Obsessive Sudoku fans take heart: There is little likelihood you'll run out of the logic puzzles any time soon.
According to an article in American Scientist that describes some of the mathematics of Sudoku, the total number of possible puzzle solutions is 6,670,903,752,021,072,936,960, or about 7 times 10 to the 21st power.
Well, almost that many. If various forms of duplication are removed, such as mirror-image solutions or solutions in which all the 5s and 6s are interchanged, the number drops to a mere 3.5 trillion. However, a more complete elimination of duplicate results by the same researchers puts the number even lower at 5.5 billion.

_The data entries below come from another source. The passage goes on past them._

This design comes from an exercise in tuning for small area on the open sky130 flow, not from production work. In this exercise RTL edits were held to simulation tests only and were not proved equivalent to the original. No activity file was given, so power comes from the tool's default toggle rates.

== run A ==
==> flow/design.v (excerpt) <==
module ARM7Execute (
    input         clk,
    input  [31:0] a_bus,
    input  [31:0] b_bus,
    input  [1:0]  shift_type,
    input  [4:0]  shift_amount_imm,
    input  [7:0]  shift_amount_reg,
    input         reg_shift,
    input  [3:0]  alu_op,
    input         update_flags,
    input         carry_flag,
    input         zero_flag,
    input         overflow_flag,
    input         negative_flag,
    input  [3:0]  cond,
    output [31:0] alu_bus,
    output        new_carry_flag,
    output        new_zero_flag,
    output        new_overflow_flag,
    output        new_negative_flag,
    output        cond_pass
);
Size in the first run: roughly 44 flip-flops, roughly 130 I/O pins, about 5400 sq um of cells after synthesis.
Settings: LEC_CHECK=0, ABC_AREA=1, CAP_MARGIN=0, CORE_MARGIN=2, CORE_UTILIZATION=50, CTS_BUF_LIST=sky130_fd_sc_hd__clkbuf_8, SLEW_MARGIN=0; clock period 13.0 ns.
standard.sh (not shown) runs the stock make flow with config.mk's settings and CLKGATE_MAP_FILE= SYNTH_SCRIPT=/design/flow/synth_recipe.tcl, a recipe that flattens the netlist after the stock synthesis.
==> flow/flow/run.sh <==
#!/bin/bash
# Standard ORFS layout with two changes: synthesis maps with ABC's area
# mapper (flow/abc_area.script) and skips Yosys's full-adder extraction, and
# the port buffers are the library's smallest buffer (buf_1). Every other
# step is the standard one.
set -euo pipefail
W=$PWD
mkdir -p "$W/orfs_scripts"
cp -r "$FLOW_HOME/scripts/." "$W/orfs_scripts/"
cp "$W/flow/abc_area.script" "$W/orfs_scripts/abc_area.script"
bash standard.sh SCRIPTS_DIR="$W/orfs_scripts" ABC_AREA=1 ADDER_MAP_FILE= synth > "$W/synth.log" 2>&1
bash standard.sh "BUFFER_PORTS_ARGS=-buffer_cell sky130_fd_sc_hd__buf_1" > "$W/layout.log" 2>&1
==> flow/flow/abc_area.script <==
strash
dch -f
amap
topo
Run A was carried through to the last stage, and its layout satisfied the timing, design-rule and antenna checks.
## Diff of input files: run B against run A
Settings: CAP_MARGIN now 20, was 0; SLEW_MARGIN now 20, was 0; CORE_UTILIZATION now 30, was 50; CTS_BUF_LIST no longer set, was sky130_fd_sc_hd__clkbuf_8.
-- flow/flow/run.sh --
<<< run A, line 4
# the port buffers are the library's smallest buffer (buf_1). Every other
>>> run B, line 4
# the port buffers are the library's smallest buffer (buf_1), and after
# global routing non-critical gates are downsized (RECOVER_POWER). Every other
<<< run A, line 12
bash standard.sh "BUFFER_PORTS_ARGS=-buffer_cell sky130_fd_sc_hd__buf_1" > "$W/layout.log" 2>&1
>>> run B, line 13
bash standard.sh "BUFFER_PORTS_ARGS=-buffer_cell sky130_fd_sc_hd__buf_1" RECOVER_POWER=100 > "$W/layout.log" 2>&1
- The clock-buffer cell count of run B falls short of that of run A by 1.
- NOTE total number of tap cells run A->run B increased by more than half
- Comparing run B and run A, filler cell count in the final layout is higher on run B.
- The run showing the greater final area is run B.
- Changes observed in run B relative to run A: signed area change from the synthesized netlist to the final layout increased 3.2 points; share of the cycle needed by the critical path after routing decreased 1.3 points; final worst setup slack increased 0.17 ns.
- Run B vs run A — die area climbed by more than half
- Compared with run A, run B shows width of the die higher by about 28%.
The inputs of run C differ from those of run B as listed below.
-- flow/flow/run.sh --
<<< run B, line 4
# the port buffers are the library's smallest buffer (buf_1), and after
# global routing non-critical gates are downsized (RECOVER_POWER). Every other
>>> run C, line 4
# the port buffers are the library's smallest buffer (buf_1). Every other
<<< run B, line 13
bash standard.sh "BUFFER_PORTS_ARGS=-buffer_cell sky130_fd_sc_hd__buf_1" RECOVER_POWER=100 > "$W/layout.log" 2>&1
>>> run C, line 12
bash standard.sh "BUFFER_PORTS_ARGS=-buffer_cell sky130_fd_sc_hd__buf_1" > "$W/layout.log" 2>&1
==> summary.txt <==
From run B to run C, worst hold path stage count did not move at all.
Core utilization delta (run B -> run C): insignificant
~same clock power in run B and run C
Re quantity of I/O buffers inserted on ports: no difference whatsoever between run C and run B.
Run C -> run B: routed wire length delta 0, exact match
Status | run B and run C | clean

## separate check: timing with driven ports
How much do the figures lean on ideal ports? The routed layouts below were timed once more, with nothing changed but the port constraints.
Step 1: set_driving_cell puts a clkbuf_16 on clk and a buf_2 on each other input, an assumption about the parent block.
Step 2 moves the port delays by t, midway between the first and last clock arrival at a register: inputs arrive t later, outputs are due t later. That takes back most of the time a late clock gives input paths.
Three values: ideal ports, drivers, drivers and shift; two values: the first two.
run | t, ns | setup WS [ns] | worst hold slack (ns) | latest minus earliest clock arrival (ns) | worst register clock-pin slew, ns
run A | 0.333 | 0.586 / 0.564 / 0.564 | 2.375 / 2.367 / 2.700 | 0.008 / 0.008 | 0.09 / 0.09
run B | 0.341 | 0.756 / 0.725 / 0.725 | 2.388 / 2.365 / 2.706 | 0.005 / 0.005 | 0.06 / 0.06
run C | 0.341 | 0.756 / 0.725 / 0.725 | 2.388 / 2.365 / 2.706 | 0.005 / 0.005 | 0.06 / 0.06
After both steps setup and hold are still met in every run listed.
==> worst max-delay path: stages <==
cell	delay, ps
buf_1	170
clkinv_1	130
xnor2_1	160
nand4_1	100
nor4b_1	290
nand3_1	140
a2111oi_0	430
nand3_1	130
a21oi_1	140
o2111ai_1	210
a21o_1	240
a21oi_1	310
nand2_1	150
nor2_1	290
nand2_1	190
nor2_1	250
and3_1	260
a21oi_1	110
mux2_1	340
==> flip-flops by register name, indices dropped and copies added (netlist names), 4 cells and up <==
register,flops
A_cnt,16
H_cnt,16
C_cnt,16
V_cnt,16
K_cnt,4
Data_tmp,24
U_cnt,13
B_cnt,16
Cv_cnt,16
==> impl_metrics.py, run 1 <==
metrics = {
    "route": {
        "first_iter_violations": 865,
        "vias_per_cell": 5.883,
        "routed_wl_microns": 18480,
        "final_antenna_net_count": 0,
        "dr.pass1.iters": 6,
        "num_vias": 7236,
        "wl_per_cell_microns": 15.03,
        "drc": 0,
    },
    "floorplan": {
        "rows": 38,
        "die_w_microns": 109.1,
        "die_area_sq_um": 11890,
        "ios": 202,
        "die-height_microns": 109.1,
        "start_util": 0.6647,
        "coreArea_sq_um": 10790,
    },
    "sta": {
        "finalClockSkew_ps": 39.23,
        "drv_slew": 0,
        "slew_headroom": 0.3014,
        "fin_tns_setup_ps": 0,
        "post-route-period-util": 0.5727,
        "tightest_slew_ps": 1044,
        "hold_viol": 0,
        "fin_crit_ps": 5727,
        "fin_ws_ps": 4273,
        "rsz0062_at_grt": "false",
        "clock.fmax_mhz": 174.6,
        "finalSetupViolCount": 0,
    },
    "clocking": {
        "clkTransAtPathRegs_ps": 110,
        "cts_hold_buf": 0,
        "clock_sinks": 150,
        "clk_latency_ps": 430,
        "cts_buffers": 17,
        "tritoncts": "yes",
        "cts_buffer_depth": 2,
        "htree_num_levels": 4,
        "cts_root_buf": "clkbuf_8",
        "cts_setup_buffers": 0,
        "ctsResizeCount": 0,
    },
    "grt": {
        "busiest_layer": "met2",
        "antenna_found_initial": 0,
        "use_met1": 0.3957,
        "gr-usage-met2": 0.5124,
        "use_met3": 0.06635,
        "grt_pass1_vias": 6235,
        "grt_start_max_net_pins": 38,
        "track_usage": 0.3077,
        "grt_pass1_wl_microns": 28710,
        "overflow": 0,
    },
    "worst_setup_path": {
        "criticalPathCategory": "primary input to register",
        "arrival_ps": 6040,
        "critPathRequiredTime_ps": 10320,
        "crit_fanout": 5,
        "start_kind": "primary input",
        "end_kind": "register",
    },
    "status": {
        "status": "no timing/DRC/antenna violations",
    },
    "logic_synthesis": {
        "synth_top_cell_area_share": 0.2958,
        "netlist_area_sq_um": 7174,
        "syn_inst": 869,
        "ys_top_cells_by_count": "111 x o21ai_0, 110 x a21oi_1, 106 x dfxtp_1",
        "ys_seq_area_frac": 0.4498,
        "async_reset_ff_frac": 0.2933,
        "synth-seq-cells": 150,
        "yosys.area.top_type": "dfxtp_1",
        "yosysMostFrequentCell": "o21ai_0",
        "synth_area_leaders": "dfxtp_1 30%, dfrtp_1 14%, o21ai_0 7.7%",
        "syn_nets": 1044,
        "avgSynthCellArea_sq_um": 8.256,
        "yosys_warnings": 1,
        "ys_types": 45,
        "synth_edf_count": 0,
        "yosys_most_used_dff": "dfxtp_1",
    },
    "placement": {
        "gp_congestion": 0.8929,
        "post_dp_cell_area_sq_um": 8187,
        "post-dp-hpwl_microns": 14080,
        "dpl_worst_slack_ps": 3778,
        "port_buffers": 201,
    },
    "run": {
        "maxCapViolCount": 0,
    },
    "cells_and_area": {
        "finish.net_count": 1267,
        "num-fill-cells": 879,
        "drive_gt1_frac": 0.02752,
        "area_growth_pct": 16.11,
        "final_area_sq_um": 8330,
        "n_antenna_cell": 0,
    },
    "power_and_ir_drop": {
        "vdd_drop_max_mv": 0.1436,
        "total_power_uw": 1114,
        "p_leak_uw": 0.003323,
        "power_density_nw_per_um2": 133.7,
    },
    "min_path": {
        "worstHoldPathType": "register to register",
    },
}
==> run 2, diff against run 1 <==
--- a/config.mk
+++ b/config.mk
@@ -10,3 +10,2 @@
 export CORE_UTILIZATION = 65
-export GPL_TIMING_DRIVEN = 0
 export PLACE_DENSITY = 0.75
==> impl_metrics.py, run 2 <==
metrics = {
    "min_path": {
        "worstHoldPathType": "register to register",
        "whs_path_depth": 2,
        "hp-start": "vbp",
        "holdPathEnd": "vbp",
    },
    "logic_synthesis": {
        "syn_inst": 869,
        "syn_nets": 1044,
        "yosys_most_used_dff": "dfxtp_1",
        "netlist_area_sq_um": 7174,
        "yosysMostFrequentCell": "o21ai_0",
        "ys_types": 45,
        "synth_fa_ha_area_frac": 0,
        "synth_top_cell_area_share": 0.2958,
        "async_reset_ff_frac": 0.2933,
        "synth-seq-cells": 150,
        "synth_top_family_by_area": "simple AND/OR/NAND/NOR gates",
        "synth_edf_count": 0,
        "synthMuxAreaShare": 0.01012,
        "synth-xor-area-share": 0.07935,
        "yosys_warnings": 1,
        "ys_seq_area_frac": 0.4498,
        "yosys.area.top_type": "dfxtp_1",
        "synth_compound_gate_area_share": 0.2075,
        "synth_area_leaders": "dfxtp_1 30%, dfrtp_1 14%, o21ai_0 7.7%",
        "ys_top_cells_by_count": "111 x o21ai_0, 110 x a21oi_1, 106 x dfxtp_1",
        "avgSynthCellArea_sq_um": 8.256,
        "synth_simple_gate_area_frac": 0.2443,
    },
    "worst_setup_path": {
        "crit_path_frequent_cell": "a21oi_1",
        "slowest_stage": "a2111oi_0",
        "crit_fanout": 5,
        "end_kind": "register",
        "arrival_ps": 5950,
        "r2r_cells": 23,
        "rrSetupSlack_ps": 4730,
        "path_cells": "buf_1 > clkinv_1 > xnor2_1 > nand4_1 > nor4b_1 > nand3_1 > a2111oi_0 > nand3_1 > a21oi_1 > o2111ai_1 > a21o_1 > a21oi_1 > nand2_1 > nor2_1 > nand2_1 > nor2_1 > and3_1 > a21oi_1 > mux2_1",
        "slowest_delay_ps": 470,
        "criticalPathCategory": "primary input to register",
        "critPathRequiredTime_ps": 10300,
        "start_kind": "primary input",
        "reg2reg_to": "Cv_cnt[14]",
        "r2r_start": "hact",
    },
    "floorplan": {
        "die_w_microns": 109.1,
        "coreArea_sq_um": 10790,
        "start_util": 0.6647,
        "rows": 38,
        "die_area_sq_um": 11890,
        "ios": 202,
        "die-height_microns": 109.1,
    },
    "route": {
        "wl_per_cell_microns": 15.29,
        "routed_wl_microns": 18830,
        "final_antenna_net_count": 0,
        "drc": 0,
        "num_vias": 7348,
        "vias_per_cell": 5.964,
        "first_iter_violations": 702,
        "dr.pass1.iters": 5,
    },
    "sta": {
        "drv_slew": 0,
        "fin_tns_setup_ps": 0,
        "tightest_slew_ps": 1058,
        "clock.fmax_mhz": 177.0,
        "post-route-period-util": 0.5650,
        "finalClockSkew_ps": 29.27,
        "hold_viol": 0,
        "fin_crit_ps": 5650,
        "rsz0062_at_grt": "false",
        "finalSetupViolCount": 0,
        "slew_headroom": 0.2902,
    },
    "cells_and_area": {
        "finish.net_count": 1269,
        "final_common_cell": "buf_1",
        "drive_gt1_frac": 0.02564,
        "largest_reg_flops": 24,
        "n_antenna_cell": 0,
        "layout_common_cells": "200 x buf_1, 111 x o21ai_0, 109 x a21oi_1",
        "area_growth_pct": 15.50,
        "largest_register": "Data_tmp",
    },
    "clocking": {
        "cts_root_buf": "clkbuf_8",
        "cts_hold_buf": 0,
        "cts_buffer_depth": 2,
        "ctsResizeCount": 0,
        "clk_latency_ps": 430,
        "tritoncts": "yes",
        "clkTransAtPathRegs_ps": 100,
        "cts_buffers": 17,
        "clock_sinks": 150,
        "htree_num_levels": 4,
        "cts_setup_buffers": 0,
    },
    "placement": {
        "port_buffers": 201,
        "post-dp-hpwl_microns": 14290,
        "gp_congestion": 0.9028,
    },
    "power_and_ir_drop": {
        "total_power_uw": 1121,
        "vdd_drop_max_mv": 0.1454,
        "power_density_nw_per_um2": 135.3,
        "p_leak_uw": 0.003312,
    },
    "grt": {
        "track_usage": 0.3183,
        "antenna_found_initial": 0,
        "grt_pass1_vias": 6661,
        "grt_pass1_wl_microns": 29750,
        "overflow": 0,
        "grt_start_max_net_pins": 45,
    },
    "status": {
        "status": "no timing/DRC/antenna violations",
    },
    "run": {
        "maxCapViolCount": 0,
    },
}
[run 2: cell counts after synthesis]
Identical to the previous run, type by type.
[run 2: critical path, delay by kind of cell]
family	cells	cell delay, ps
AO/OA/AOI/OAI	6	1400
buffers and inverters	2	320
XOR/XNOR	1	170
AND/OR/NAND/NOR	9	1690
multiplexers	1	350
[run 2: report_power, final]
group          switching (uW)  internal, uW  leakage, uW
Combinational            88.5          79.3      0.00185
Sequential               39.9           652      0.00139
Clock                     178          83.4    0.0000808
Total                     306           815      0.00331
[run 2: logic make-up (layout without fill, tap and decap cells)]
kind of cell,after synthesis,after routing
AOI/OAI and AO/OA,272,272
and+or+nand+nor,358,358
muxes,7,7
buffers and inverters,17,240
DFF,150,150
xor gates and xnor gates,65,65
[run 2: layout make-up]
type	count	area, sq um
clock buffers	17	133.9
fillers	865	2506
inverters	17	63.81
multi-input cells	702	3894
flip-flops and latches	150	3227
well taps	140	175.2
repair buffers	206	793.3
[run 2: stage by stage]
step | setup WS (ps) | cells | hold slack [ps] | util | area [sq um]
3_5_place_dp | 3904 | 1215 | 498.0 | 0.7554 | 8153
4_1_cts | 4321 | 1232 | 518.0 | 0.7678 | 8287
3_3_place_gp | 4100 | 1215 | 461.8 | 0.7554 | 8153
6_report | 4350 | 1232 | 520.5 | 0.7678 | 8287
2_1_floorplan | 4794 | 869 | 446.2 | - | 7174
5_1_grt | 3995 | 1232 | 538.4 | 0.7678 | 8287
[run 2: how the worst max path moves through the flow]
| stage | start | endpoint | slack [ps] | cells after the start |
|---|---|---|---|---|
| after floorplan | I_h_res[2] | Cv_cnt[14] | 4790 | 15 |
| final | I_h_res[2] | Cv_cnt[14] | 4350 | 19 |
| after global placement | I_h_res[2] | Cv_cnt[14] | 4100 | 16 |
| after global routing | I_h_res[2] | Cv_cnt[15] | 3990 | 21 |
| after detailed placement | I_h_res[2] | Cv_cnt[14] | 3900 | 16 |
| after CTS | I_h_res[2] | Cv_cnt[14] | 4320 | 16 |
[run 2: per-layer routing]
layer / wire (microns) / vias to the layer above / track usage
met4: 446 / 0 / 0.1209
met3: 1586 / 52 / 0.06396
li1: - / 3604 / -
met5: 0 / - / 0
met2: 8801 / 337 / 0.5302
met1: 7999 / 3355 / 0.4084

For those with a deeper longing for analysis, the article also alludes to serious academic research on the subject, such as a paper from the University of California's David Eppstein describing solution methods. But don't expect easy pointers; one sample sentence from Eppstein's paper reads, "A placement of nine copies of the digit x can be viewed as a perfect matching in a graph in which the vertices are the rows and columns of the grid, and in which two vertices are connected by an edge when x can be placed in the cell shared by the row and column corresponding to those vertices."
Sudoku logic puzzles consist of a nine-by-nine grid that's subdivided into nine three-by-three subsections. To solve the puzzle, each digit from 1 through 9 must be placed in each subsection, vertical column and horizontal row. Some of the numbers are given in the initial puzzle, and solvers must deduce from their locations which numbers the empty cells contain.